Altered role of CNP‐activated pGC‐cGMP‐PDE3‐cAMP signaling in hyperthyroid cardiac atrium

This study was to define the role of CNP‐activated particulate (p) guanylyl cyclase (GC)‐cGMP‐phosphodiesterase (PDE) 3 signaling in the regulation of atrial cAMP levels, contractile and secretory functions in the cardiac atrium from hyperthyroid rabbit. Experiments were performed in perfused beating rabbit atria. CNP (0.1 μM) increased cGMP and cAMP efflux by 176.72 ± 17.69 and 55.31 ± 10.02%, respectively, in the atria from sham‐treated control rabbits. CNP decreased atrial stroke volume and myocytic ANP release by 54.21 ± 7.33 and 60.85 ± 3.79%, respectively. Pretreatment with milrinone blocked CNP‐induced increase in cAMP but without significant changes in atrial dynamics and ANP release. In the atria from hyperthyroid rabbit, CNP‐induced increase in cGMP levels was accentuated, while CNP‐induced increase in cAMP was attenuated. The gain of cAMP, i.e., change in cAMP efflux concentration in terms of cGMP was attenuated in the atrium from hyperthyroid rabbit compared to sham.

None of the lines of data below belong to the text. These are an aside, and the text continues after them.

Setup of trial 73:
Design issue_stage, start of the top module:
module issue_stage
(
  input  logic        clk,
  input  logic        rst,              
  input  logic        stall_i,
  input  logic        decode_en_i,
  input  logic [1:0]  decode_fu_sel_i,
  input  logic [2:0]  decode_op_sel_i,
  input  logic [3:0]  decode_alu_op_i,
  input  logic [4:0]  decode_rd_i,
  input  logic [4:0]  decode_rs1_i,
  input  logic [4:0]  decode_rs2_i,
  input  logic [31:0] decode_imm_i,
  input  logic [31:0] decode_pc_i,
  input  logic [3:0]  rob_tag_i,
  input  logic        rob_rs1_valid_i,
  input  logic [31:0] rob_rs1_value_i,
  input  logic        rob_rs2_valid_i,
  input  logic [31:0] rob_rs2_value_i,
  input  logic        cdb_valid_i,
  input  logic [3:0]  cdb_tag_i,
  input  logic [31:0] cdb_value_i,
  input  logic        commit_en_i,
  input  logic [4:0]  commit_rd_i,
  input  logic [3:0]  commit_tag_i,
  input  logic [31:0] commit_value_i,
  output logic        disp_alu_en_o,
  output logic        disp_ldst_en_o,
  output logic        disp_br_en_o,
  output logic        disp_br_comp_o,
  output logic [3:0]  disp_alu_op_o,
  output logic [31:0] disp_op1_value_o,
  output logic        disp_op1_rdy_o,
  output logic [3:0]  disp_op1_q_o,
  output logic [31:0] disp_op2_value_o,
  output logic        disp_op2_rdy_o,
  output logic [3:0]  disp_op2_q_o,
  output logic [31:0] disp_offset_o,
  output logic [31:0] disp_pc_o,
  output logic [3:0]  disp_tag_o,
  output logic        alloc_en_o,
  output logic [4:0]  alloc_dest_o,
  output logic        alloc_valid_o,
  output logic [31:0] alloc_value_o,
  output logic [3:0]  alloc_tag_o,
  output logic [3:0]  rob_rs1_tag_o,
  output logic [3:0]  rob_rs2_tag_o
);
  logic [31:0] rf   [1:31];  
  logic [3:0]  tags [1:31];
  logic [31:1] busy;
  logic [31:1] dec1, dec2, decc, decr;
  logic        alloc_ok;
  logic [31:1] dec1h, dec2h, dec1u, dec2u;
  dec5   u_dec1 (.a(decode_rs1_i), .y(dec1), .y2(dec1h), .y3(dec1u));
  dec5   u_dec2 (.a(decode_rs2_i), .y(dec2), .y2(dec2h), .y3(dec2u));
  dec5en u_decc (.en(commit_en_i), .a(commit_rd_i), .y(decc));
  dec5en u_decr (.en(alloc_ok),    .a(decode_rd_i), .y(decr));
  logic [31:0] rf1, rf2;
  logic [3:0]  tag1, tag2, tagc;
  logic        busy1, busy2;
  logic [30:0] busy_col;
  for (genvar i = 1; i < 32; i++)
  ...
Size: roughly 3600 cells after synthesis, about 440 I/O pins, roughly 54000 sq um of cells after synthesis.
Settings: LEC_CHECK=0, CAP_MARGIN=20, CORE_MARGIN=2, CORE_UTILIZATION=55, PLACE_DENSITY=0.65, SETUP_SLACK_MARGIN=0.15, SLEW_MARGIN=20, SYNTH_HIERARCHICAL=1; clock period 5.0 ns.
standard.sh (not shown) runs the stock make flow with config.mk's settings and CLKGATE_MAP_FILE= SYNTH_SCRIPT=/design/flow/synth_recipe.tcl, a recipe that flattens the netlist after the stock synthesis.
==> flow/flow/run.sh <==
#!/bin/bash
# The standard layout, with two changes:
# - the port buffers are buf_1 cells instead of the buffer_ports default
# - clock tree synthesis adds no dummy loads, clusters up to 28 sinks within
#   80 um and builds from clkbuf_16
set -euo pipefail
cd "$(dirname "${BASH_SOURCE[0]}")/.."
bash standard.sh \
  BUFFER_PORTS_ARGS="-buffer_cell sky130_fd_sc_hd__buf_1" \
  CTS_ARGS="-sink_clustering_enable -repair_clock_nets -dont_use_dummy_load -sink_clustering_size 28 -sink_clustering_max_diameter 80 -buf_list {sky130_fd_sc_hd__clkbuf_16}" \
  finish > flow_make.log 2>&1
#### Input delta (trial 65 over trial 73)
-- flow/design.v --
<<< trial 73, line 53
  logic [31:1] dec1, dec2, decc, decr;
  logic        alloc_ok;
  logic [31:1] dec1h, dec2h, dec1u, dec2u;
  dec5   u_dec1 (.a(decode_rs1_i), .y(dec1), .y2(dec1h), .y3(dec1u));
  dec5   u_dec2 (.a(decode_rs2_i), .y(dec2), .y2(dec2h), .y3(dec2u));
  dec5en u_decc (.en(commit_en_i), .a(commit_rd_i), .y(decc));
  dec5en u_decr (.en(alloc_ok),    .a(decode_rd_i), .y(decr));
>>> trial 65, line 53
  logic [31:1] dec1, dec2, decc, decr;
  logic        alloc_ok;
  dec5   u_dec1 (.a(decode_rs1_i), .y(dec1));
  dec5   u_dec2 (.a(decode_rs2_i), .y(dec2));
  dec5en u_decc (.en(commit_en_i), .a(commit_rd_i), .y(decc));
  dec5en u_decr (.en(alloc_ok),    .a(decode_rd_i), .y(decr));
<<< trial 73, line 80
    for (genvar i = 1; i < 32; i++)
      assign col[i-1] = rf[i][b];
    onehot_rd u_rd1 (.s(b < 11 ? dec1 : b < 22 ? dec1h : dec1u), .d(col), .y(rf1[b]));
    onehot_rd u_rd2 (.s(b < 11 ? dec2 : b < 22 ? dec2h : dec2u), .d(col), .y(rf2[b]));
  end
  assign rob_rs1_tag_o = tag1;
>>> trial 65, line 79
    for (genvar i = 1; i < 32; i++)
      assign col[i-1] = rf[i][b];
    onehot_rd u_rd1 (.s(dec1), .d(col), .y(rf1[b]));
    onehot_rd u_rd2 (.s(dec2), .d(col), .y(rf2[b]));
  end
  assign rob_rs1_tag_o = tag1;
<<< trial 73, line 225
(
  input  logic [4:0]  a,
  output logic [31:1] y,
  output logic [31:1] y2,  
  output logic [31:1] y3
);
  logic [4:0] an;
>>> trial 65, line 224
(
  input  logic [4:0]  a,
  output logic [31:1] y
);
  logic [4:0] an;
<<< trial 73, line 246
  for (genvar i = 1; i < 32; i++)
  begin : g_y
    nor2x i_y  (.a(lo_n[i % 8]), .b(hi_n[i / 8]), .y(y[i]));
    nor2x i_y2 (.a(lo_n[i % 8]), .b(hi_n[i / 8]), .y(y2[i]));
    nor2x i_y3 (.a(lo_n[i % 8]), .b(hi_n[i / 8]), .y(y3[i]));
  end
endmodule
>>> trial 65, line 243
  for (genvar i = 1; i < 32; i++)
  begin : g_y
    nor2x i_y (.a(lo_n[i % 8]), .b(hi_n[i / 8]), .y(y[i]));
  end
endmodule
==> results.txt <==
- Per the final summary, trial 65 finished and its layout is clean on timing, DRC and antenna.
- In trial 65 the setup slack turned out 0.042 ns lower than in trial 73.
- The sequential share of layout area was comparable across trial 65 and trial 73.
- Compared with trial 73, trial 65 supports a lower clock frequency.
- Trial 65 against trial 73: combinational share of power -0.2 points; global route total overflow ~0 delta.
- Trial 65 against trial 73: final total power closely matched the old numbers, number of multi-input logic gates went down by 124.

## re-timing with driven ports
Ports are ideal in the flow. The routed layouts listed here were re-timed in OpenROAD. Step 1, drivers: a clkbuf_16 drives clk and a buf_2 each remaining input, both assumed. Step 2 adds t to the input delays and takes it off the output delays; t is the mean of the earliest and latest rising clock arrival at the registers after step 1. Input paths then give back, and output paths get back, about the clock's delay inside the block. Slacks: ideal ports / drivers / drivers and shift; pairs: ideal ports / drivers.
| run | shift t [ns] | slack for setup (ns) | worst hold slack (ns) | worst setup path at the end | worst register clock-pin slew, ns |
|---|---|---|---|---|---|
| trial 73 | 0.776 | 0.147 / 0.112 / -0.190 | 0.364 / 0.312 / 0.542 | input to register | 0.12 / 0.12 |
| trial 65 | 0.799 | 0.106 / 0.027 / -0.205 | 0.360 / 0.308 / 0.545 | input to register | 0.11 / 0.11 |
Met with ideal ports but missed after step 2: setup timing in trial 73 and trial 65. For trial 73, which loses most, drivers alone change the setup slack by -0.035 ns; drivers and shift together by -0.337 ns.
This design comes from an exercise in tuning for small area, a short achievable clock period and few clock cycles per item on the open sky130 flow, not from production work.
At most, simulation tests tie the RTL to the original design; equivalence was not proved.

Setup of run 1:
==> module rhc_step, before the edit <==
module rhc_step (
	input  logic [7:0] r,
	input  logic       b,
	input  logic [7:0] v,
	output logic [7:0] ro,
	output logic       q
);
	logic [8:0] a, nv, g, p;
	assign a  = {r, b};
	assign nv = ~{1'b0, v};
	assign g  = a & nv;
	assign p  = a ^ nv;
	logic [2:0] gg, gp;
	for (genvar k = 0; k < 3; k++) begin : grp
		assign gg[k] = g[3*k+2] | (p[3*k+2] & g[3*k+1]) | (p[3*k+2] & p[3*k+1] & g[3*k]);
		assign gp[k] = p[3*k+2] & p[3*k+1] & p[3*k];
	end
	logic [9:0] c;
	assign c[0] = 1'b1;
	assign c[3] = gg[0] | gp[0];
	assign c[6] = gg[1] | (gp[1] & c[3]);
	assign c[9] = gg[2] | (gp[2] & c[6]);
	for (genvar k = 0; k < 3; k++) begin : inner
		assign c[3*k+1] = g[3*k] | (p[3*k] & c[3*k]);
		assign c[3*k+2] = g[3*k+1] | (p[3*k+1] & g[3*k]) | (p[3*k+1] & p[3*k] & c[3*k]);
	end
	assign q  = c[9];
	assign ro = q ? (p[7:0] ^ c[7:0]) : a[7:0];
endmodule
==> module rhc_sub, before the edit <==
module rhc_sub #(
	parameter int W = 8
) (
	input  logic [W-1:0] a,
	input  logic [W-1:0] b,
	output logic [W-1:0] diff,    
	output logic [W-1:0] diffm,   
	output logic         ge       
);
	localparam int L = (W > 8) ? 4 : (W > 4) ? 3 : (W > 2) ? 2 : 1;   
	logic [W-1:0] g, p;
	assign g = a & ~b;
	assign p = a ^ ~b;
	logic [W-1:0] gl [0:L];
	logic [W-1:0] pl [0:L];
	always_comb begin
		gl[0] = g;
		pl[0] = p;
		for (int l = 0; l < L; l++) begin
			for (int i = 0; i < W; i++) begin
				if ((i >> l) % 2 == 1) begin
					gl[l+1][i] = gl[l][i] | (pl[l][i] & gl[l][((i >> l) << l) - 1]);
					pl[l+1][i] = pl[l][i] & pl[l][((i >> l) << l) - 1];
				end else begin
					gl[l+1][i] = gl[l][i];
					pl[l+1][i] = pl[l][i];
				end
			end
		end
	end
	logic [W:0] c0, c1;
	assign c0 = {gl[L], 1'b0};
	assign c1 = {gl[L] | pl[L], 1'b1};
	assign diff  = p ^ c1[W-1:0];
	assign diffm = p ^ c0[W-1:0];
	assign ge    = c1[W];
endmodule
export LEC_CHECK = 0
export ABC_AREA = 1
export CAP_MARGIN = 20
export CORE_MARGIN = 2
export CORE_UTILIZATION = 40
export CTS_BUF_LIST = sky130_fd_sc_hd__clkbuf_4 sky130_fd_sc_hd__clkbuf_8
export PLACE_DENSITY = 0.6
export SETUP_SLACK_MARGIN = 2.3
export SLEW_MARGIN = 20
create_clock -name core_clock -period 5.5 [get_ports {clk}]
standard.sh (not shown) runs the stock make flow with config.mk's settings and CLKGATE_MAP_FILE= SYNTH_SCRIPT=/design/flow/synth_recipe.tcl, a recipe that flattens the netlist after the stock synthesis.
==> flow/flow/run.sh <==
#!/bin/bash
# The standard layout (standard.sh), except that synthesis leaves adders and
# comparators to ABC instead of mapping them onto the library's full/half adder
# cells (ADDER_MAP_FILE empty skips ORFS's extract_fa/techmap adder step).
# Each step's full output goes to its own log in this folder.
set -euo pipefail
export ADDER_MAP_FILE=
# ports get a plain buf_2 instead of the delay buffer buffer_ports picks by default
export BUFFER_PORTS_ARGS="-buffer_cell sky130_fd_sc_hd__buf_2"
bash standard.sh synth > synth.log 2>&1
bash standard.sh floorplan > floorplan.log 2>&1
bash standard.sh place > place.log 2>&1
bash standard.sh cts > cts.log 2>&1
bash standard.sh route > route.log 2>&1
bash standard.sh finish > finish.log 2>&1
Run 1 reached the end of the flow, and the finished layout is clean on the timing, DRC and antenna checks.
Testbench counts of run 1, summed over its fixed seeds: cycles 12,056, items 12,000.
## Diff of input files: run 3 against run 1
diff --git a/flow/design.v b/flow/design.v
--- a/flow/design.v
+++ b/flow/design.v
@@ -6,30 +6,38 @@
 	input  logic       b,
 	input  logic [7:0] v,
 	output logic [7:0] ro,
 	output logic       q
 );
-	logic [8:0] a, nv, g, p;
+	localparam int W = 9;
+	logic [W-1:0] a, nv, g, p;
 	assign a  = {r, b};
 	assign nv = ~{1'b0, v};
 	assign g  = a & nv;
 	assign p  = a ^ nv;
-	logic [2:0] gg, gp;
-	for (genvar k = 0; k < 3; k++) begin : grp
-		assign gg[k] = g[3*k+2] | (p[3*k+2] & g[3*k+1]) | (p[3*k+2] & p[3*k+1] & g[3*k]);
-		assign gp[k] = p[3*k+2] & p[3*k+1] & p[3*k];
+	logic [W-1:0] gl [0:4];
+	logic [W-1:0] pl [0:4];
+	always_comb begin
+		gl[0] = g;
+		pl[0] = p;
+		gl[0][0] = g[0] | p[0];
+		pl[0][0] = 1'b0;
+		for (int l = 0; l < 4; l++) begin
+			for (int i = 0; i < W; i++) begin
+				if ((i >> l) % 2 == 1) begin
+					gl[l+1][i] = gl[l][i] | (pl[l][i] & gl[l][((i >> l) << l) - 1]);
+					pl[l+1][i] = pl[l][i] & pl[l][((i >> l) << l) - 1];
+				end else begin
+					gl[l+1][i] = gl[l][i];
+					pl[l+1][i] = pl[l][i];
+				end
+			end
+		end
 	end
-	logic [9:0] c;
-	assign c[0] = 1'b1;
-	assign c[3] = gg[0] | gp[0];
-	assign c[6] = gg[1] | (gp[1] & c[3]);
-	assign c[9] = gg[2] | (gp[2] & c[6]);
-	for (genvar k = 0; k < 3; k++) begin : inner
-		assign c[3*k+1] = g[3*k] | (p[3*k] & c[3*k]);
-		assign c[3*k+2] = g[3*k+1] | (p[3*k+1] & g[3*k]) | (p[3*k+1] & p[3*k] & c[3*k]);
-	end
-	assign q  = c[9];
+	logic [W:0] c;
+	assign c = {gl[4], 1'b1};
+	assign q  = c[W];
 	assign ro = q ? (p[7:0] ^ c[7:0]) : a[7:0];
 endmodule
 module rhc_sub #(
 	parameter int W = 8
 ) (
@@ -37,11 +45,11 @@
 	input  logic [W-1:0] b,
 	output logic [W-1:0] diff,    
 	output logic [W-1:0] diffm,   
 	output logic         ge       
 );
-	localparam int L = (W > 8) ? 4 : (W > 4) ? 3 : (W > 2) ? 2 : 1;   
+	localparam int L = $clog2(W);
 	logic [W-1:0] g, p;
 	assign g = a & ~b;
 	assign p = a ^ ~b;
 	logic [W-1:0] gl [0:L];
 	logic [W-1:0] pl [0:L];
### Flow results
Layout inverter count without the clock tree (run 3 over run 1): increase, about 7%. The slowest library cell on the worst path comes out sky130_fd_sc_hd__edfxtp_1 in one run and sky130_fd_sc_hd__a21boi_4 in the other, namely in run 3 and run 1 respectively. Run 3: synthesized cell count 72 above run 1. The final reports for run 3 and run 1 show core utilization lower in the former. Between run 3 and run 1, it is run 3 whose biggest fanout along the worst timing path is lower, by 1. The area of the die number comes out higher for run 3 vs run 1. Run 1 has a lower worst setup margin than run 3. Run 3 against run 1: register area did not really move. Run 3 vs run 1: final wirelength down. Run 1 has lower tap cell count than run 3. The kind of critical path comes out in2reg in one run and reg2reg in the other, namely in run 1 and run 3 respectively. Run 3 — floorplan die height about 0.8% higher, run 1 as reference. Post-route standard cell area excluding fillers grows slightly when moving from run 1 to run 3.
The RTL of run 3 was laid out without a check of its function.

* * *

rgb_hsv_color_gate, a different RTL version from the one above (not shown whole).
Size: about 3100 cells after synthesis, roughly 76 I/O pins, roughly 0.023 mm² of cells after synthesis.
==> module rhc_step, before the edit <==
module rhc_step (
	input  logic [7:0] r,
	input  logic       b,
	input  logic [7:0] v,
	output logic [7:0] ro,
	output logic       q
);
	localparam int W = 9;
	logic [W-1:0] a, nv, g, p;
	assign a  = {r, b};
	assign nv = ~{1'b0, v};
	assign g  = a & nv;
	assign p  = a ^ nv;
	logic [W-1:0] gl [0:4];
	logic [W-1:0] pl [0:4];
	always_comb begin
		gl[0] = g;
		pl[0] = p;
		gl[0][0] = g[0] | p[0];
		pl[0][0] = 1'b0;
		for (int l = 0; l < 4; l++) begin
			for (int i = 0; i < W; i++) begin
				if ((i >> l) % 2 == 1) begin
					gl[l+1][i] = gl[l][i] | (pl[l][i] & gl[l][((i >> l) << l) - 1]);
					pl[l+1][i] = pl[l][i] & pl[l][((i >> l) << l) - 1];
				end else begin
					gl[l+1][i] = gl[l][i];
					pl[l+1][i] = pl[l][i];
				end
			end
		end
	end
	logic [W:0] c;
	assign c = {gl[4], 1'b1};
	assign q  = c[W];
	assign ro = q ? (p[7:0] ^ c[7:0]) : a[7:0];
endmodule
==> flow/config.mk <==
export PLATFORM = sky130hd
export DESIGN_NAME = rgb_hsv_color_gate
export DESIGN_NICKNAME = rgb_hsv_color_gate
export VERILOG_FILES = /design/flow/design.v
export SDC_FILE = /design/flow/constraint.sdc
export NUM_CORES = 4
export LEC_CHECK = 0
export ABC_AREA = 1
export CAP_MARGIN = 20
export CORE_MARGIN = 2
export CORE_UTILIZATION = 40
export CTS_BUF_LIST = sky130_fd_sc_hd__clkbuf_4 sky130_fd_sc_hd__clkbuf_8
export PLACE_DENSITY = 0.6
export SETUP_SLACK_MARGIN = 2.2
export SLEW_MARGIN = 20
==> flow/constraint.sdc <==
create_clock -name core_clock -period 5.5 [get_ports {clk}]
set_input_delay 1.1000 -clock core_clock [delete_from_list [all_inputs] [get_ports {clk}]]
set_output_delay 1.1000 -clock core_clock [all_outputs]
set_load 0.01 [all_outputs]
Scripts as last shown in full above: flow/flow/run.sh
Testbench counts at the start, summed over its fixed seeds: cycles 12,056, items 12,000.
Next try:
--- a/flow/design.v
+++ b/flow/design.v
@@ -9,32 +9,24 @@
 	output logic       q
 );
-	localparam int W = 9;
-	logic [W-1:0] a, nv, g, p;
+	logic [8:0] a, nv, g, p;
 	assign a  = {r, b};
 	assign nv = ~{1'b0, v};
 	assign g  = a & nv;
 	assign p  = a ^ nv;
-	logic [W-1:0] gl [0:4];
-	logic [W-1:0] pl [0:4];
-	always_comb begin
-		gl[0] = g;
-		pl[0] = p;
-		gl[0][0] = g[0] | p[0];
-		pl[0][0] = 1'b0;
-		for (int l = 0; l < 4; l++) begin
-			for (int i = 0; i < W; i++) begin
-				if ((i >> l) % 2 == 1) begin
-					gl[l+1][i] = gl[l][i] | (pl[l][i] & gl[l][((i >> l) << l) - 1]);
-					pl[l+1][i] = pl[l][i] & pl[l][((i >> l) << l) - 1];
-				end else begin
-					gl[l+1][i] = gl[l][i];
-					pl[l+1][i] = pl[l][i];
-				end
-			end
-		end
+	logic [2:0] gg, gp;
+	for (genvar k = 0; k < 3; k++) begin : grp
+		assign gg[k] = g[3*k+2] | (p[3*k+2] & g[3*k+1]) | (p[3*k+2] & p[3*k+1] & g[3*k]);
+		assign gp[k] = p[3*k+2] & p[3*k+1] & p[3*k];
 	end
-	logic [W:0] c;
-	assign c = {gl[4], 1'b1};
-	assign q  = c[W];
+	logic [9:0] c;
+	assign c[0] = 1'b1;
+	assign c[3] = gg[0] | gp[0];
+	assign c[6] = gg[1] | (gp[1] & c[3]);
+	assign c[9] = gg[2] | (gp[2] & c[6]);
+	for (genvar k = 0; k < 3; k++) begin : inner
+		assign c[3*k+1] = g[3*k] | (p[3*k] & c[3*k]);
+		assign c[3*k+2] = g[3*k+1] | (p[3*k+1] & g[3*k]) | (p[3*k+1] & p[3*k] & c[3*k]);
+	end
+	assign q  = c[9];
 	assign ro = q ? (p[7:0] ^ c[7:0]) : a[7:0];
 endmodule
What happened: Critical path depth goes up by 4. Register-to-register slack loses 0.04 ns. Setup slack improves by 0.026 ns. Core utilization increases by 0.45 points. Sequential cell count is unchanged. Die area drops by 1.6%. Design area goes down by 0.95%. Wire length grows by 4.5%. Via count barely changes. Sequential share of layout area increases by 0.37 points. Hold slack loses 0.0047 ns.
Testbench counts after the change, summed over its fixed seeds: cycles 12,056, items 12,000.

* * *

rgb_hsv_color_gate, a different RTL version from the one above (not shown whole).
For scale: about 23000 um^2 of cells after synthesis.
==> module rhc_sub, before the edit <==
module rhc_sub #(
	parameter int W = 8
) (
	input  logic [W-1:0] a,
	input  logic [W-1:0] b,
	output logic [W-1:0] diff,    
	output logic [W-1:0] diffm,   
	output logic         ge       
);
	localparam int L = $clog2(W);
	logic [W-1:0] g, p;
	assign g = a & ~b;
	assign p = a ^ ~b;
	logic [W-1:0] gl [0:L];
	logic [W-1:0] pl [0:L];
	always_comb begin
		gl[0] = g;
		pl[0] = p;
		for (int l = 0; l < L; l++) begin
			for (int i = 0; i < W; i++) begin
				if ((i >> l) % 2 == 1) begin
					gl[l+1][i] = gl[l][i] | (pl[l][i] & gl[l][((i >> l) << l) - 1]);
					pl[l+1][i] = pl[l][i] & pl[l][((i >> l) << l) - 1];
				end else begin
					gl[l+1][i] = gl[l][i];
					pl[l+1][i] = pl[l][i];
				end
			end
		end
	end
	logic [W:0] c0, c1;
	assign c0 = {gl[L], 1'b0};
	assign c1 = {gl[L] | pl[L], 1'b1};
	assign diff  = p ^ c1[W-1:0];
	assign diffm = p ^ c0[W-1:0];
	assign ge    = c1[W];
endmodule
Settings: LEC_CHECK=0, ABC_AREA=1, CAP_MARGIN=20, CORE_MARGIN=2, CORE_UTILIZATION=40, CTS_BUF_LIST=sky130_fd_sc_hd__clkbuf_4 sky130_fd_sc_hd__clkbuf_8, PLACE_DENSITY=0.6, SETUP_SLACK_MARGIN=2.3, SLEW_MARGIN=20; clock period 5.5 ns.
Scripts as last shown in full above: flow/flow/run.sh
Edit:
--- a/flow/design.v
+++ b/flow/design.v
@@ -5,52 +5,44 @@
 	input  logic [7:0] r,
 	input  logic       b,
 	input  logic [7:0] v,
 	output logic [7:0] ro,
 	output logic       q
 );
-	localparam int W = 9;
-	logic [W-1:0] a, nv, g, p;
+	logic [8:0] a, nv, g, p;
 	assign a  = {r, b};
 	assign nv = ~{1'b0, v};
 	assign g  = a & nv;
 	assign p  = a ^ nv;
-	logic [W-1:0] gl [0:4];
-	logic [W-1:0] pl [0:4];
-	always_comb begin
-		gl[0] = g;
-		pl[0] = p;
-		gl[0][0] = g[0] | p[0];
-		pl[0][0] = 1'b0;
-		for (int l = 0; l < 4; l++) begin
-			for (int i = 0; i < W; i++) begin
-				if ((i >> l) % 2 == 1) begin
-					gl[l+1][i] = gl[l][i] | (pl[l][i] & gl[l][((i >> l) << l) - 1]);
-					pl[l+1][i] = pl[l][i] & pl[l][((i >> l) << l) - 1];
-				end else begin
-					gl[l+1][i] = gl[l][i];
-					pl[l+1][i] = pl[l][i];
-				end
-			end
-		end
+	logic [2:0] gg, gp;
+	for (genvar k = 0; k < 3; k++) begin : grp
+		assign gg[k] = g[3*k+2] | (p[3*k+2] & g[3*k+1]) | (p[3*k+2] & p[3*k+1] & g[3*k]);
+		assign gp[k] = p[3*k+2] & p[3*k+1] & p[3*k];
+	end
+	logic [9:0] c;
+	assign c[0] = 1'b1;
+	assign c[3] = gg[0] | gp[0];
+	assign c[6] = gg[1] | (gp[1] & c[3]);
+	assign c[9] = gg[2] | (gp[2] & c[6]);
+	for (genvar k = 0; k < 3; k++) begin : inner
+		assign c[3*k+1] = g[3*k] | (p[3*k] & c[3*k]);
+		assign c[3*k+2] = g[3*k+1] | (p[3*k+1] & g[3*k]) | (p[3*k+1] & p[3*k] & c[3*k]);
 	end
-	logic [W:0] c;
-	assign c = {gl[4], 1'b1};
-	assign q  = c[W];
+	assign q  = c[9];
 	assign ro = q ? (p[7:0] ^ c[7:0]) : a[7:0];
 endmodule
 module rhc_sub #(
 	parameter int W = 8
 ) (
 	input  logic [W-1:0] a,
 	input  logic [W-1:0] b,
 	output logic [W-1:0] diff,    
 	output logic [W-1:0] diffm,   
 	output logic         ge       
 );
-	localparam int L = $clog2(W);
+	localparam int L = (W > 8) ? 4 : (W > 4) ? 3 : (W > 2) ? 2 : 1;   
 	logic [W-1:0] g, p;
 	assign g = a & ~b;
 	assign p = a ^ ~b;
 	logic [W-1:0] gl [0:L];
 	logic [W-1:0] pl [0:L];
 	always_comb begin
Outcome: The new run ran to the end with no violations. Critical path depth went up by 3. First-iteration DRC count went down by about 2%. Routed wire length went up by about 6%. Via count came out higher by about 1.7%. Die area fell by about 1.4%. Hold slack barely changes. Non-clock buffer count rose by 9. Cell area drops by about 0.6%. Fmax decreases by 1.7%. Global-route usage rises by 1.2 points. Register-to-register slack stays flat.
No functional check of the RTL was part of any run of this note.

==> what the ideal ports hide <==
Ports are ideal in the flow. The routed layouts listed here were re-timed in OpenROAD.
Step 1 (the two cells are an assumption about what drives the block):
set clk [get_ports {clk}]
set_driving_cell -lib_cell sky130_fd_sc_hd__clkbuf_16 $clk
set_driving_cell -lib_cell sky130_fd_sc_hd__buf_2 [delete_from_list [all_inputs] $clk]
Step 2 also shifts input and output timing later by t, the mid clock arrival at the registers, as if the neighbouring blocks saw the same clock.
a / b / c = ideal / step 1 / step 2; a / b = the first two.
run | t (ns) | setup slack, ns | worst register clock-pin slew, ns
run 1 | 0.694 | 2.430 / 2.406 / 1.774 | 0.06 / 0.06
run 3 | 0.697 | 2.443 / 2.443 / 1.772 | 0.07 / 0.07
the first run of note 2 | 0.686 | 2.363 / 2.375 / 1.698 | 0.07 / 0.07
the second run of note 2 | 0.700 | 2.390 / 2.428 / 1.728 | 0.06 / 0.06
the first run of note 3 | 0.686 | 2.452 / 2.452 / 1.806 | 0.07 / 0.07
the second run of note 3 | 0.701 | 2.398 / 2.412 / 1.733 | 0.07 / 0.07
After both steps setup and hold are still met in every run listed. The setup slack of run 3, which loses most, moves by 0.000 ns with the drivers and by -0.671 ns with both steps.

CNP rather increased atrial stroke volume instead of decrease. CNP‐induced decrease in atrial myocytic ANP release was attenuated. Pretreatment with milrinone blocked CNP‐induced increase in cAMP levels concomitantly with a decrease in atrial stroke volume. These data demonstrate that dysfunction of pGC‐cGMP‐PDE3‐cAMP signaling is involved in the pathophysiology of hyperthyroid heart. Supported by NSFC (No30570669).